The eigenspace of (a square matrix) $A$ corresponding to $\lambda$ is the collection of all vectors $\mathbf{x}$ that satisfy $A\mathbf{x}=\lambda\mathbf{x}$, or equivalently, $(A-\lambda I)\mathbf{x}=\mathbf{0}$.
The generalized eigenspace of $A$ corresponding to $\lambda$ is the collection of all vectors $\mathbf{x}$ for which there exists a positive integer $k$ for which $(A-\lambda I)^k\mathbf{x}=\mathbf{0}$
What I'm looking for is an equivalent point of view as follows: Writing $A\mathbf{x}=\lambda\mathbf{x}$ can be interpreted as the ubiquitous saying that an eigenvector is a vector that only transforms by a factor when $A$ is acting on it. By looking at all vector $\mathbf{x}$ which satisfy $(A-\lambda I)\mathbf{x}=\mathbf{0}$, we obtain exactly those vectors.
But by looking at $(A-\lambda I)^k\mathbf{x}=\mathbf{0}$ I can't see the intuitive idea of defining the generalized Eigenspace like this. Sure, if we want a "simple", deconstructed "look" of what our linear function does (aka maybe an almost diagonal form) it works (if we are over an algebraically closed field), at least the impression I got from my textbook is basically that we are trying to obtain a nearly diagonal matrix and the only way to construct such thing is by looking at generalized Eigenspaces and by quietly doing so, we do obtain what we want.
But that can't be the way this concept was conceived, right?

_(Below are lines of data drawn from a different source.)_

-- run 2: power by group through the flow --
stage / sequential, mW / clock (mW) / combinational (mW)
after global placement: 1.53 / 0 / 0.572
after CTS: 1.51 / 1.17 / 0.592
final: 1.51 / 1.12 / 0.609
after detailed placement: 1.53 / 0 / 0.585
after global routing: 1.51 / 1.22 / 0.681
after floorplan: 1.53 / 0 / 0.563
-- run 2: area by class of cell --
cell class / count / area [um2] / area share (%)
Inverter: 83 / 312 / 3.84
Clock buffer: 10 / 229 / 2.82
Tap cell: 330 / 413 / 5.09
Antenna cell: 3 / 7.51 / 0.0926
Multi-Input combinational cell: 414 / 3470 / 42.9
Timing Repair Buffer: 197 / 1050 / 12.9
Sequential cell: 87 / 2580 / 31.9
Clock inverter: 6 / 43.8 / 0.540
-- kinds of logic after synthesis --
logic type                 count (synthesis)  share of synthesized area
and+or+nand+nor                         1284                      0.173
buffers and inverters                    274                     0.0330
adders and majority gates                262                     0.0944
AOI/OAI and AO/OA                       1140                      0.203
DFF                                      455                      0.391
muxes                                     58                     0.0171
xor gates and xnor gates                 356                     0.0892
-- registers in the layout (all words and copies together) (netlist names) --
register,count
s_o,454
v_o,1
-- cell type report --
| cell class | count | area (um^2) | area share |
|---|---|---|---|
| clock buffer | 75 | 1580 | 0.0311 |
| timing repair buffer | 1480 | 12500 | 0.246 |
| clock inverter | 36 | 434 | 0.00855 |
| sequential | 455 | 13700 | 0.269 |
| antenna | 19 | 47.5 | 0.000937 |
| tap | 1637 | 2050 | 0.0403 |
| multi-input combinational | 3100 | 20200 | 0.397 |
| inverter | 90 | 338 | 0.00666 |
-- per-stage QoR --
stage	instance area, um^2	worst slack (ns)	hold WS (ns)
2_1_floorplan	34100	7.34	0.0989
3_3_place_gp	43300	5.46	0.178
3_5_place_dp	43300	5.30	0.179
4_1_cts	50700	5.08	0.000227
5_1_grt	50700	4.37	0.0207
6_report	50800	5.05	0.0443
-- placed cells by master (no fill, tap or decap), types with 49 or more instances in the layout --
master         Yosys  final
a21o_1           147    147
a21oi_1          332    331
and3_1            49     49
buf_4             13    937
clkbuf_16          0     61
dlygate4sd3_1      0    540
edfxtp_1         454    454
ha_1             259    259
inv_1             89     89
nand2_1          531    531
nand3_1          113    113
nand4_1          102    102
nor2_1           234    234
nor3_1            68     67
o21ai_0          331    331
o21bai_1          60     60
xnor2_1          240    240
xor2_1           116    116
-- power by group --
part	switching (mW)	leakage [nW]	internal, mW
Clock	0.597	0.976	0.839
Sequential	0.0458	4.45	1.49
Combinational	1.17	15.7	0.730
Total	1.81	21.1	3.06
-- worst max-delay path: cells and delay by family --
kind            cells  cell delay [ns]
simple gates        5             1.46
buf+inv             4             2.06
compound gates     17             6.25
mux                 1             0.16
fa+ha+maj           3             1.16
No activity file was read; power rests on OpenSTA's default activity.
File: config.mk
export PLATFORM = sky130hd
export DESIGN_NAME = scint_outbuf
export DESIGN_NICKNAME = d
export VERILOG_FILES = /design/src/rtl/core/scint_pkg.sv /design/src/rtl/core/scint_outbuf.sv
export SDC_FILE = /design/constraint.sdc
export NUM_CORES = 1
export LEC_CHECK = 0
export BUFFER_PORTS_ARGS = -buffer_cell sky130_fd_sc_hd__clkbuf_2
export CAP_MARGIN = 20
export CORE_ASPECT_RATIO = 1.2
export CORE_MARGIN = 3
export CORE_UTILIZATION = 40
export DETAILED_ROUTE_END_ITERATION = 8
export GPL_TIMING_DRIVEN = 0
export PLACE_DENSITY = 0.68
export SYNTH_ARGS = -nofsm -noshare
export SYNTH_HDL_FRONTEND = slang
export SYNTH_SLANG_ARGS = --single-unit
export TNS_END_PERCENT = 20
File: constraint.sdc
create_clock -name clk -period 5.1 [get_ports clk]
set_input_delay 0.51 -clock clk [delete_from_list [all_inputs] [get_ports clk]]
set_output_delay 0.51 -clock clk [all_outputs]
set_load 0.02 [all_outputs]
File: src/rtl/core/scint_pkg.sv
`default_nettype none
package scint_pkg;

  localparam int CW     = 32;   // width of every coordinate and curvature field
  localparam int DW     = 33;   // exact width of a difference of two fields
  localparam int PW     = 66;   // width of a signed product of two differences
  localparam int ABW    = 66;   // squared lengths
  localparam int DOTW   = 67;   // signed dot product
  localparam int DKW    = 32;   // magnitude of the curvature difference
  localparam int REM_W  = 128;  // partial remainder of the root and divide chain
  localparam int ROOT_W = 64;   // root or quotient built one bit per stage
  localparam int SUB_W  = 194;  // candidate subtrahend, wide enough for any shift
  localparam int NSTEPS = ROOT_W;
  localparam int DLW    = 35;   // correction after limiting
  localparam int IN_W   = 8 * CW;

  localparam logic [DLW-1:0] DELTA_MAX = 35'h4_0000_0000;

  typedef struct packed {
    logic [REM_W-1:0]    rem;
    logic [REM_W-1:0]    tacc;
    logic [ROOT_W-1:0]   root;
    logic [ABW-1:0]      ab2;
    logic [DKW-1:0]      dk_mag;
    logic signed [CW-1:0] ka;
    logic                behind;
    logic                degen;
    logic                ovf;
    logic                dk_neg;
  } step_t;

  typedef struct packed {
    logic signed [CW-1:0] kappa;
    logic                 saturated;
    logic                 degenerate;
    logic                 query_behind;
  } res_t;

endpackage
`default_nettype wire

File: src/rtl/core/scint_outbuf.sv
`default_nettype none
module scint_outbuf
  import scint_pkg::*;
(
  input  wire logic clk,
  input  wire logic rst_n,
  input  wire res_t d_i,
  input  wire logic v_i,
  output logic      pipe_en,
  output res_t      q_o,
  output logic      q_valid,
  input  wire logic q_ready
);

  res_t out_r, skid_r;
  logic out_v_r, skid_v_r;
  logic take;

  assign pipe_en = !skid_v_r;
  assign take    = v_i && pipe_en;

  always_ff @(posedge clk) begin
    if (!rst_n) begin
      out_v_r  <= 1'b0;
      skid_v_r <= 1'b0;
    end else if (out_v_r && !q_ready) begin
      if (take) begin
        skid_v_r <= 1'b1;
      end
    end else if (skid_v_r) begin
      out_v_r  <= 1'b1;
      skid_v_r <= 1'b0;
    end else begin
      out_v_r <= take;
    end
  end

  always_ff @(posedge clk) begin
    if (out_v_r && !q_ready) begin
      if (take) begin
        skid_r <= d_i;
      end
    end else if (skid_v_r) begin
      out_r <= skid_r;
    end else if (take) begin
      out_r <= d_i;
    end
  end

  assign q_o     = out_r;
  assign q_valid = out_v_r;

endmodule
`default_nettype wire
[src/hdl/tml_pkg.sv]
// Shared definitions for the triangle metrics pipeline.
// Holds parameter defaults, result field widths and the result record type.
// No dependencies.
package tml_pkg;

    localparam int COORD_BITS_DEF = 12;
    localparam int FRAC_BITS_DEF  = 8;

    // Pipeline registers in the geometry front end (differences through Heron term).
    localparam int GEOM_STAGES = 6;

    localparam int AREA_W  = 32;
    localparam int PERIM_W = 23;

    typedef struct packed {
        logic               is_triangle;
        logic [AREA_W-1:0]  area_fixed;
        logic [PERIM_W-1:0] perimeter_fixed;
        logic               is_equilateral;
    } tml_result_t;

endpackage

[src/hdl/tml_isqrt.sv]
// Pipelined integer square root, one root bit per register stage.
// Radicand of RAD_W bits, floor root of (RAD_W+1)/2 bits. Uses tml_pkg.
module tml_isqrt #(
    parameter int RAD_W = 69
) (
    input  logic                   aclk,
    input  logic                   en_i,
    input  logic [RAD_W-1:0]       rad_i,
    output logic [(RAD_W+1)/2-1:0] root_o
);
    import tml_pkg::*;

    localparam int RT    = (RAD_W + 1) / 2;
    localparam int PW    = 2 * RT;
    localparam int REM_W = RT + 2;

    logic [REM_W-1:0] rem_reg  [RT];
    logic [RT-1:0]    root_reg [RT];
    logic [PW-1:0]    rad_reg  [RT];

    logic [REM_W-1:0] rem_p  [RT];
    logic [RT-1:0]    root_p [RT];
    logic [PW-1:0]    rad_p  [RT];
    logic [REM_W-1:0] cur    [RT];
    logic [REM_W-1:0] trial  [RT];
    logic [RT-1:0]    ge;

    always_comb begin
        for (int j = 0; j < RT; j++) begin
            if (j == 0) begin
                rem_p[j]  = '0;
                root_p[j] = '0;
                rad_p[j]  = PW'(rad_i);
            end else begin
                rem_p[j]  = rem_reg[j-1];
                root_p[j] = root_reg[j-1];
                rad_p[j]  = rad_reg[j-1];
            end
            // bring down the next two radicand bits, try root*4+1
            cur[j]   = {rem_p[j][REM_W-3:0], rad_p[j][PW-1 -: 2]};
            trial[j] = {root_p[j], 2'b01};
            ge[j]    = (cur[j] >= trial[j]);
        end
    end

    always_ff @(posedge aclk) begin
        if (en_i) begin
            for (int j = 0; j < RT; j++) begin
                rem_reg[j]  <= ge[j] ? (cur[j] - trial[j]) : cur[j];
                root_reg[j] <= {root_p[j][RT-2:0], ge[j]};
                rad_reg[j]  <= rad_p[j] << 2;
            end
        end
    end

    assign root_o = root_reg[RT-1];

endmodule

So to sum the question up: If I want to find all vectors that are only "stretched" with a factor of $\lambda$ by my linear function, I look at the eigenspace $E=\{ \mathbf{x} | (A-\lambda I)\mathbf{x}=\mathbf{0}\}$. Is there a similar thought when looking at the generalized Eigenspace $E^{k}=\{ \mathbf{x} | (A-\lambda I)^k\mathbf{x}=\mathbf{0}\}$? How would one arrive at this definition?